Road Trip through Europe, circa 1970 by Sine Thieme
When I grew up in Germany in the 1970s, every summer my parents would rent a cottage in a godforsaken village in Southern Italy or France – always a different place – where we'd live for three glorious weeks completely cut off from the world. These were the days before mass tourism would consume Europe, before hordes of Germans fashioned Mallorca into their own backyard, before flying anywhere was even a thing. We were trailblazers, trekking into alien lands where we’d stand out like a sore thumb.
Our trips always started the same way: On the big day in June, my dad would get up at 3 o'clock in the morning, claiming the need to “beat the traffic,” and work himself into a frenzy trying to pack the car. Invariably, the suitcases were impossible to fit into the trunk, my mom would have nothing ready and hustle about for last minute additions, my brother and I would pick that moment to start an epic fight, and my father would grow increasingly impatient trying to fit individual shoes into the gaps between the bags and duvets and pillows. Vacation homes back then did not come with bed linens or much of anything else, so that our car took on the proportions of a covered wagon, even though I now know that it was barely the size of a Volkswagen Polo. By 4 a.m. my father usually lost his patience and could be heard banging on the trunk like a wild man to force it shut, dents be damned.

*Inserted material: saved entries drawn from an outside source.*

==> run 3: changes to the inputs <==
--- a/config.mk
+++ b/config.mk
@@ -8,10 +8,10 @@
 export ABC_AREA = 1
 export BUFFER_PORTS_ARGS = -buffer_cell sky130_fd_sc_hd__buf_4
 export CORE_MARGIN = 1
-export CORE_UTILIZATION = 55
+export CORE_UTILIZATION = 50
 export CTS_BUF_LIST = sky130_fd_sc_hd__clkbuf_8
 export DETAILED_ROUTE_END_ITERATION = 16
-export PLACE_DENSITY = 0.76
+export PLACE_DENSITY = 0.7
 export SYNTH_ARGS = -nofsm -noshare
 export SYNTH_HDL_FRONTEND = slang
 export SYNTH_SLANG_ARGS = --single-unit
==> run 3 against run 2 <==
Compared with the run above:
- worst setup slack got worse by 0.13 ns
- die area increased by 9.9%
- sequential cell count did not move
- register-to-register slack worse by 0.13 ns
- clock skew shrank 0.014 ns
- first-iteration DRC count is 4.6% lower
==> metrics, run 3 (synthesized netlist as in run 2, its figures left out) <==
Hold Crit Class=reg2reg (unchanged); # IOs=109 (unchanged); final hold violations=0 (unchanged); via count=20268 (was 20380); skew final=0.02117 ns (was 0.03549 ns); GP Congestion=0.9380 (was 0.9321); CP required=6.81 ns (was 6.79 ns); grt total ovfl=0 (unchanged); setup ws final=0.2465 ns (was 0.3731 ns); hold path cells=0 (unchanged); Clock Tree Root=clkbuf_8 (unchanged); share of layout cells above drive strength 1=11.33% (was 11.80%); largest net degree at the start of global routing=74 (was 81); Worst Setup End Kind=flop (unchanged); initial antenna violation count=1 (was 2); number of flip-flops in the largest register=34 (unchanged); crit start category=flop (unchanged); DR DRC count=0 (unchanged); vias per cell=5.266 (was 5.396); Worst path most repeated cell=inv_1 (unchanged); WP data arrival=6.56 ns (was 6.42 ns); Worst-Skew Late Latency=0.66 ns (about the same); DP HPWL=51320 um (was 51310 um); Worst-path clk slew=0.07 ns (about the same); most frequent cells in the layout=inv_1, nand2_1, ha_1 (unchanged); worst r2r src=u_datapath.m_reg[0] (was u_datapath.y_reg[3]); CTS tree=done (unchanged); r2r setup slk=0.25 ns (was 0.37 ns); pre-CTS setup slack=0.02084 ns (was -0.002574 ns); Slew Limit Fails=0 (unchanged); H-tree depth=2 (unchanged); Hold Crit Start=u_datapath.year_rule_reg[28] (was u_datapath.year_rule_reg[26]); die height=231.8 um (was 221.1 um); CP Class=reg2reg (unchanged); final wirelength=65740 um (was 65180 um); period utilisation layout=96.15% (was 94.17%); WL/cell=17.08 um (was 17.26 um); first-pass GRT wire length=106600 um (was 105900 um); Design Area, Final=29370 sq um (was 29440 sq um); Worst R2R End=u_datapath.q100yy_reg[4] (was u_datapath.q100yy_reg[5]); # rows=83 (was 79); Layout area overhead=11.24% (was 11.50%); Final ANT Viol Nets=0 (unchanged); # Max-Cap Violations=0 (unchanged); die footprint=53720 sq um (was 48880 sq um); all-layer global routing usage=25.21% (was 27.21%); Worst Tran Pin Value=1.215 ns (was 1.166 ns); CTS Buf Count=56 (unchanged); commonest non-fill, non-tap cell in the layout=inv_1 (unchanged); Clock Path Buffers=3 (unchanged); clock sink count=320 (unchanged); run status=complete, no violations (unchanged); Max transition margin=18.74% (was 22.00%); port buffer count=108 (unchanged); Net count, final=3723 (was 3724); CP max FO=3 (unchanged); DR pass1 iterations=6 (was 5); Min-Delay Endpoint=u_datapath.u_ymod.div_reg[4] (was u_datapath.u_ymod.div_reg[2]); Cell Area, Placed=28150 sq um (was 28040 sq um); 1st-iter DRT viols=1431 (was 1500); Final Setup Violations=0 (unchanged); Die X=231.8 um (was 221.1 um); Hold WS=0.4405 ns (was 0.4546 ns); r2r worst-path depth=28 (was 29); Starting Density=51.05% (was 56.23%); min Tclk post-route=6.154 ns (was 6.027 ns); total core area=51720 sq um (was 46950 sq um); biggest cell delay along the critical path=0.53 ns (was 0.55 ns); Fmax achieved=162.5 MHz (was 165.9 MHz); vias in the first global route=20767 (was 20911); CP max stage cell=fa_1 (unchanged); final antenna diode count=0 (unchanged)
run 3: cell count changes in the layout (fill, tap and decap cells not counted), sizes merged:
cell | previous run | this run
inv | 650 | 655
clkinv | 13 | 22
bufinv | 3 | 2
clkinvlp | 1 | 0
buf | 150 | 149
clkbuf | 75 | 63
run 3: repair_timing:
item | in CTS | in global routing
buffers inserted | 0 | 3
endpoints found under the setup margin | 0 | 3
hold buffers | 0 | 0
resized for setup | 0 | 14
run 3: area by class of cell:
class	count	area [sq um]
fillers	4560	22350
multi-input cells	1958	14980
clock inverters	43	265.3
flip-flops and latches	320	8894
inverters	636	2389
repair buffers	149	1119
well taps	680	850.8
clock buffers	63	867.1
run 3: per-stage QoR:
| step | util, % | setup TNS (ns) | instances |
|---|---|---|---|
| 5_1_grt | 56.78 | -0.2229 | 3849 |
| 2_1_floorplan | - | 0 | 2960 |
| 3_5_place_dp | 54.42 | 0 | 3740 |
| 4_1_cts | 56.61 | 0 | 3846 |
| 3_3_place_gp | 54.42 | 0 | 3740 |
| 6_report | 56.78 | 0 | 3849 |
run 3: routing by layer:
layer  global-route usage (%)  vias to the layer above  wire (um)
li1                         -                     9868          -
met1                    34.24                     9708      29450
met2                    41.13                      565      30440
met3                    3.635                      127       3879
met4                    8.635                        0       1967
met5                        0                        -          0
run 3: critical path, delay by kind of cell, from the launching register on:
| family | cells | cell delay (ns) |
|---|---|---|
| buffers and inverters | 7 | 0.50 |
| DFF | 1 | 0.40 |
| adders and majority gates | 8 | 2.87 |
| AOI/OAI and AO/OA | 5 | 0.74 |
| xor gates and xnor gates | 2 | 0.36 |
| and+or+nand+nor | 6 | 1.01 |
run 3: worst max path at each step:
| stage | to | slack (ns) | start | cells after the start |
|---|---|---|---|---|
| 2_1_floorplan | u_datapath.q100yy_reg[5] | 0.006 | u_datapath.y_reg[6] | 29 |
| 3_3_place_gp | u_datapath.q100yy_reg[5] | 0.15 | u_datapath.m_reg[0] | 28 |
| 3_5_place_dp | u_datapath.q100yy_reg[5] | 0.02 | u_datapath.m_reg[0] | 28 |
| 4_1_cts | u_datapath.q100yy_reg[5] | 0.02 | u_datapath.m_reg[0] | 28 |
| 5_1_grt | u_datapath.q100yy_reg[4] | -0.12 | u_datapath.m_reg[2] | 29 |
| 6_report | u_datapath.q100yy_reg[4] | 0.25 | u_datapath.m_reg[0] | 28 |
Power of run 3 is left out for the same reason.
## src/hkrb_pkg.sv

```systemverilog
`timescale 1ns / 1ps
// ---------------------------------------------------------------------------
// hkrb_pkg
// Types, codes and the ASCII usage table of the keyboard report builder.
// ---------------------------------------------------------------------------
package hkrb_pkg;

   localparam int SHOWN_SLOTS = 6;

   localparam logic [1:0] ACT_PRESS       = 2'd0;
   localparam logic [1:0] ACT_RELEASE     = 2'd1;
   localparam logic [1:0] ACT_RELEASE_ALL = 2'd2;
   localparam logic [1:0] ACT_TYPE        = 2'd3;

   localparam logic [1:0] STATUS_OK       = 2'd0;
   localparam logic [1:0] STATUS_UNMAPPED = 2'd1;
   localparam logic [1:0] STATUS_FULL     = 2'd2;

   localparam logic [7:0] CODE_NONPRINT = 8'd136;
   localparam logic [7:0] CODE_MODIFIER = 8'd128;
   localparam logic [7:0] LEFT_SHIFT    = 8'h02;
   localparam logic [6:0] USAGE_EMPTY   = 7'h00;

   // bit 7 set: character needs left shift
   localparam logic [7:0] ASCII_USAGE [128] = '{
      8'h00, 8'h00, 8'h00, 8'h00, 8'h00, 8'h00, 8'h00, 8'h00,
      8'h2a, 8'h2b, 8'h28, 8'h00, 8'h00, 8'h00, 8'h00, 8'h00,
      8'h00, 8'h00, 8'h00, 8'h00, 8'h00, 8'h00, 8'h00, 8'h00,
      8'h00, 8'h00, 8'h00, 8'h00, 8'h00, 8'h00, 8'h00, 8'h00,
      8'h2c, 8'h9e, 8'hb4, 8'ha0, 8'ha1, 8'ha2, 8'ha4, 8'h34,
      8'ha6, 8'ha7, 8'ha5, 8'hae, 8'h36, 8'h2d, 8'h37, 8'h38,
      8'h27, 8'h1e, 8'h1f, 8'h20, 8'h21, 8'h22, 8'h23, 8'h24,
      8'h25, 8'h26, 8'hb3, 8'h33, 8'hb6, 8'h2e, 8'hb7, 8'hb8,
      8'h9f, 8'h84, 8'h85, 8'h86, 8'h87, 8'h88, 8'h89, 8'h8a,
      8'h8b, 8'h8c, 8'h8d, 8'h8e, 8'h8f, 8'h90, 8'h91, 8'h92,
      8'h93, 8'h94, 8'h95, 8'h96, 8'h97, 8'h98, 8'h99, 8'h9a,
      8'h9b, 8'h9c, 8'h9d, 8'h2f, 8'h31, 8'h30, 8'ha3, 8'had,
      8'h35, 8'h04, 8'h05, 8'h06, 8'h07, 8'h08, 8'h09, 8'h0a,
      8'h0b, 8'h0c, 8'h0d, 8'h0e, 8'h0f, 8'h10, 8'h11, 8'h12,
      8'h13, 8'h14, 8'h15, 8'h16, 8'h17, 8'h18, 8'h19, 8'h1a,
      8'h1b, 8'h1c, 8'h1d, 8'haf, 8'hb1, 8'hb0, 8'hb5, 8'h00
   };

   // decoded key code
   typedef struct packed {
      logic       mapped;
      logic [6:0] usage;
      logic [7:0] modmask;
   } dec_type;

   // broadcast to every slot cell
   typedef struct packed {
      logic       press;
      logic       release_key;
      logic       clear;
      logic [6:0] usage;
   } cell_cmd_type;

   // rippled from cell to cell
   typedef struct packed {
      logic present;
      logic claimed;
   } chain_type;

endpackage

```

## src/hkrb_decode.sv

```systemverilog
`timescale 1ns / 1ps
// ---------------------------------------------------------------------------
// hkrb_decode
// Splits a key code into usage, modifier mask and a mapped flag.
// ---------------------------------------------------------------------------
module hkrb_decode (
   input  logic [7:0]       key_code,
   output hkrb_pkg::dec_type dec
);
   import hkrb_pkg::*;

   logic [7:0] ascii_entry;

   assign ascii_entry = ASCII_USAGE[key_code[6:0]];

   always_comb begin
      dec = '0;
      if (key_code >= CODE_NONPRINT) begin
         dec.mapped  = 1'b1;
         dec.usage   = 7'(key_code - CODE_NONPRINT);
         dec.modmask = '0;
      end else if (key_code >= CODE_MODIFIER) begin
         dec.mapped  = 1'b1;
         dec.usage   = USAGE_EMPTY;
         dec.modmask = 8'b1 << key_code[2:0];
      end else begin
         dec.mapped  = (ascii_entry != 8'h00);
         dec.usage   = ascii_entry[6:0];
         dec.modmask = ascii_entry[7] ? LEFT_SHIFT : 8'h00;
      end
   end

endmodule

```

## src/hkrb_cell.sv

```systemverilog
`timescale 1ns / 1ps
// ---------------------------------------------------------------------------
// hkrb_cell
// One key slot; passes match and free-slot claims to its right neighbor.
// ---------------------------------------------------------------------------
module hkrb_cell (
   input  logic                   clock,
   input  logic                   reset,
   input  hkrb_pkg::cell_cmd_type cmd,
   input  logic                   present_all,
   input  hkrb_pkg::chain_type    chain_in,
   output hkrb_pkg::chain_type    chain_out,
   output logic [6:0]             slot_next
);
   import hkrb_pkg::*;

   logic [6:0] slot_ff;
   logic [6:0] slot_in;
   logic       match;
   logic       empty;

   assign match = (slot_ff == cmd.usage);
   assign empty = (slot_ff == USAGE_EMPTY);

   assign chain_out.present = chain_in.present | match;
   assign chain_out.claimed = chain_in.claimed | empty;

   always_comb begin
      slot_in = slot_ff;
      if (cmd.clear) begin
         slot_in = USAGE_EMPTY;
      end else if (cmd.press && !present_all && empty && !chain_in.claimed) begin
         slot_in = cmd.usage;
      end else if (cmd.release_key && (cmd.usage != USAGE_EMPTY) && match) begin
         slot_in = USAGE_EMPTY;
      end
   end

   assign slot_next = slot_in;

   always_ff @(posedge clock) begin
      if (reset) begin
         slot_ff <= USAGE_EMPTY;
      end else begin
         slot_ff <= slot_in;
      end
   end

endmodule

```

## src/hid_keyboard_report_builder.sv

```systemverilog
`timescale 1ns / 1ps
// ---------------------------------------------------------------------------
// hid_keyboard_report_builder
// 6-key-rollover boot keyboard report kept in a row of slot cells.
// ---------------------------------------------------------------------------
// A request is taken when the block is idle; it latches action and key code,
// then makes one report update per report it produces. With the request in
// the state and code registers, the report is updated and the response
// register loaded once that register is free. Press, release and release all
// give one response each; type gives a press response and then a release
// response, the release being loaded at the edge where the press response is
// taken. A new request can be taken while the last response still waits. The
// rate is set by the single report update stage, which both halves of a type
// share, and by rsp_stall, which holds that stage while the response
// register is full. Slot search is a ripple through KEY_SLOTS cells: each
// cell reports whether it already holds the usage and whether an empty slot
// was seen to its left, so the first empty cell takes a new key. There is
// no clearing pass; reset empties every slot at once.
// ---------------------------------------------------------------------------
module hid_keyboard_report_builder #(
   parameter int KEY_SLOTS = 6
) (
   input  logic       clock,
   input  logic       reset,
   input  logic       req_valid,
   output logic       req_stall,
   input  logic [1:0] req_action,
   input  logic [7:0] req_key_code,
   output logic       rsp_valid,
   input  logic       rsp_stall,
   output logic       rsp_sent,
   output logic [1:0] rsp_status,
   output logic [7:0] rsp_modifiers,
   output logic [6:0] rsp_key_slot0,
   output logic [6:0] rsp_key_slot1,
   output logic [6:0] rsp_key_slot2,
   output logic [6:0] rsp_key_slot3,
   output logic [6:0] rsp_key_slot4,
   output logic [6:0] rsp_key_slot5,
   output logic       rsp_last
);
   import hkrb_pkg::*;

   typedef enum logic [3:0] {
      S_IDLE    = 4'b0001,
      S_PRESS   = 4'b0010,
      S_RELEASE = 4'b0100,
      S_CLEAR   = 4'b1000
   } state_type;

   state_type state_ff, state_in;
   logic      typing_ff, typing_in;
   logic [7:0] code_ff, code_in;
   logic [7:0] mod_ff, mod_in;

   // response register
   logic       rsp_valid_ff, rsp_valid_in;
   logic       rsp_sent_ff, rsp_sent_in;
   logic [1:0] rsp_status_ff, rsp_status_in;
   logic [7:0] rsp_mod_ff;
   logic       rsp_last_ff, rsp_last_in;
   logic [6:0] rsp_slot_ff [SHOWN_SLOTS];
   logic [6:0] shown_next [SHOWN_SLOTS];

   logic         req_accept;
   logic         out_free;
   logic         commit;
   logic         full;
   logic         present_all;
   dec_type      dec;
   cell_cmd_type cmd;
   chain_type    chain [KEY_SLOTS+1];
   logic [6:0]   slot_next [KEY_SLOTS];

   assign req_stall  = (state_ff != S_IDLE);
   assign req_accept = req_valid && !req_stall;
   assign out_free   = !rsp_valid_ff || !rsp_stall;
   assign commit     = (state_ff != S_IDLE) && out_free;

   hkrb_decode u_decode (
      .key_code (code_ff),
      .dec      (dec)
   );

   // command seen by every cell; only active in the update cycle
   always_comb begin
      cmd.press       = commit && (state_ff == S_PRESS) && dec.mapped;
      cmd.release_key = commit && (state_ff == S_RELEASE) && dec.mapped;
      cmd.clear       = commit && (state_ff == S_CLEAR);
      cmd.usage       = dec.usage;
   end

   // some cell already holds the usage: nothing is added
   assign present_all = chain[KEY_SLOTS].present;

   assign chain[0] = '0;

   for (genvar i = 0; i < KEY_SLOTS; i++) begin : g_cell
      hkrb_cell u_cell (
         .clock       (clock),
         .reset       (reset),
         .cmd         (cmd),
         .present_all (present_all),
         .chain_in    (chain[i]),
         .chain_out   (chain[i+1]),
         .slot_next   (slot_next[i])
      );
   end

   // slots past the configured count read as empty
   for (genvar i = 0; i < SHOWN_SLOTS; i++) begin : g_show
      if (i < KEY_SLOTS) begin : g_real
         assign shown_next[i] = slot_next[i];
      end else begin : g_none
         assign shown_next[i] = USAGE_EMPTY;
      end
   end

   // no match and no empty slot
   assign full = !chain[KEY_SLOTS].present && !chain[KEY_SLOTS].claimed;

   always_comb begin
      mod_in = mod_ff;
      if (cmd.clear) begin
         mod_in = 8'h00;
      end else if (cmd.press) begin
         mod_in = mod_ff | dec.modmask;
      end else if (cmd.release_key) begin
         mod_in = mod_ff & ~dec.modmask;
      end
   end

   always_comb begin
      if (state_ff == S_CLEAR) begin
         rsp_status_in = STATUS_OK;
      end else if (!dec.mapped) begin
         rsp_status_in = STATUS_UNMAPPED;
      end else if ((state_ff == S_PRESS) && full) begin
         rsp_status_in = STATUS_FULL;
      end else begin
         rsp_status_in = STATUS_OK;
      end
      rsp_sent_in = (rsp_status_in == STATUS_OK);
      rsp_last_in = !((state_ff == S_PRESS) && typing_ff);
   end

   always_comb begin
      rsp_valid_in = rsp_valid_ff;
      if (commit) begin
         rsp_valid_in = 1'b1;
      end else if (!rsp_stall) begin
         rsp_valid_in = 1'b0;
      end
   end

   // sequencer
   always_comb begin
      state_in  = state_ff;
      typing_in = typing_ff;
      code_in   = code_ff;
      unique case (state_ff)
         S_IDLE: begin
            if (req_accept) begin
               code_in   = req_key_code;
               typing_in = (req_action == ACT_TYPE);
               unique case (req_action)
                  ACT_PRESS, ACT_TYPE: state_in = S_PRESS;
                  ACT_RELEASE:         state_in = S_RELEASE;
                  ACT_RELEASE_ALL:     state_in = S_CLEAR;
                  default:             state_in = S_IDLE;
               endcase
            end
         end
         S_PRESS: begin
            if (commit) begin
               state_in = typing_ff ? S_RELEASE : S_IDLE;
            end
         end
         S_RELEASE, S_CLEAR: begin
            if (commit) begin
               state_in = S_IDLE;
            end
         end
         default: state_in = S_IDLE;
      endcase
   end

   always_ff @(posedge clock) begin
      if (reset) begin
         state_ff     <= S_IDLE;
         typing_ff    <= 1'b0;
         mod_ff       <= 8'h00;
         rsp_valid_ff <= 1'b0;
      end else begin
         state_ff     <= state_in;
         typing_ff    <= typing_in;
         mod_ff       <= mod_in;
         rsp_valid_ff <= rsp_valid_in;
      end
   end

   always_ff @(posedge clock) begin
      code_ff <= code_in;
      if (commit) begin
         rsp_sent_ff   <= rsp_sent_in;
         rsp_status_ff <= rsp_status_in;
         rsp_mod_ff    <= mod_in;
         rsp_last_ff   <= rsp_last_in;
         rsp_slot_ff   <= shown_next;
      end
   end

   assign rsp_valid     = rsp_valid_ff;
   assign rsp_sent      = rsp_sent_ff;
   assign rsp_status    = rsp_status_ff;
   assign rsp_modifiers = rsp_mod_ff;
   assign rsp_last      = rsp_last_ff;
   assign rsp_key_slot0 = rsp_slot_ff[0];
   assign rsp_key_slot1 = rsp_slot_ff[1];
   assign rsp_key_slot2 = rsp_slot_ff[2];
   assign rsp_key_slot3 = rsp_slot_ff[3];
   assign rsp_key_slot4 = rsp_slot_ff[4];
   assign rsp_key_slot5 = rsp_slot_ff[5];

endmodule

```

By the time we were finally driving through the deserted streets of early morning, my mother and father were barely speaking, with so much tension in the car that you could have sliced it with a knife. Until it was shattered precisely 30 minutes later by my mom's scream of "oh God, I forgot to turn off the stove!"
It was a marvel to observe the changing landscape the farther we got away from home. I loved getting to the first border post – they were still very much in place in those days – and having to wait for hours, staring at the armed guards in their exotic uniforms. And then the drive through no man's land, a concept that fascinated me like no other.
"How come it doesn't belong to anybody?" I would ask every time. "It has to belong to somebody!"
There were many other novelties to relish, even those of much smaller caliber that often times escaped the less-observant eyes of the adults. For instance, when you drove into France, the markings on the road would change from white to yellow. Yellow! How utterly exciting. There were miniature traffic lights at the front of every intersection to give the driver first in line an easy glimpse of the light without twisting his neck into a pretzel. And there was the longest tunnel I’d ever seen leading us through the Alps with the miracle of the Mediterranean sunshine waiting on the other side.
It was glorious. Nothing I anticipated more during the entire decade of the 1970s than our annual pilgrimage to distant lands.
The highlight of each trip was the Awarding of Toys around midday, or however long it could be delayed without mutiny. My oldest brother – let's call him Kissinger for his diplomatic skills – always sat in the middle to separate me and my other brother – let’s call him Tempest. Since there were no diversions of the electronic kind like today’s generation of road-tripping children has in abundance, the only thing left to do, after exhausting all the license plate games, was to practice debating with your brother. Or maybe nudging him just a tiny little bit. And then pinching him, in case the nudge went unnoticed. Whatever you had to do to elicit a punch in return, which was exactly what you'd been hoping for so that you could finally wail "Mom, he hurt me!"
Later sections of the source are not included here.